**Task to complete:**
Your reply must be one number: the count of lines in the data below that contain "instances".

**Data listing:**
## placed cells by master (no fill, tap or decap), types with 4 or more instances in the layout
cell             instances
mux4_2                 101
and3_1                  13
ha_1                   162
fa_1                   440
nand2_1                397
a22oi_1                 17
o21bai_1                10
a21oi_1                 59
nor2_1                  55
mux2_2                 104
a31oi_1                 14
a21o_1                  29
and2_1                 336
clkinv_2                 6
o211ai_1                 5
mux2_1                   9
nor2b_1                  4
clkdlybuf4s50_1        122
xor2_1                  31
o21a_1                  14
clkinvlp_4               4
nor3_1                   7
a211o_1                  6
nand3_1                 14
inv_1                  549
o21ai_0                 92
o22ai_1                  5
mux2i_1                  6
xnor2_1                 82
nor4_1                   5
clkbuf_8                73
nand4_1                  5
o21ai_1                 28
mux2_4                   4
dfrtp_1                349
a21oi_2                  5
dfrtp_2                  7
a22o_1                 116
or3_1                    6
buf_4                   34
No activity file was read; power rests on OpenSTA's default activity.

**Exercise answer:**
2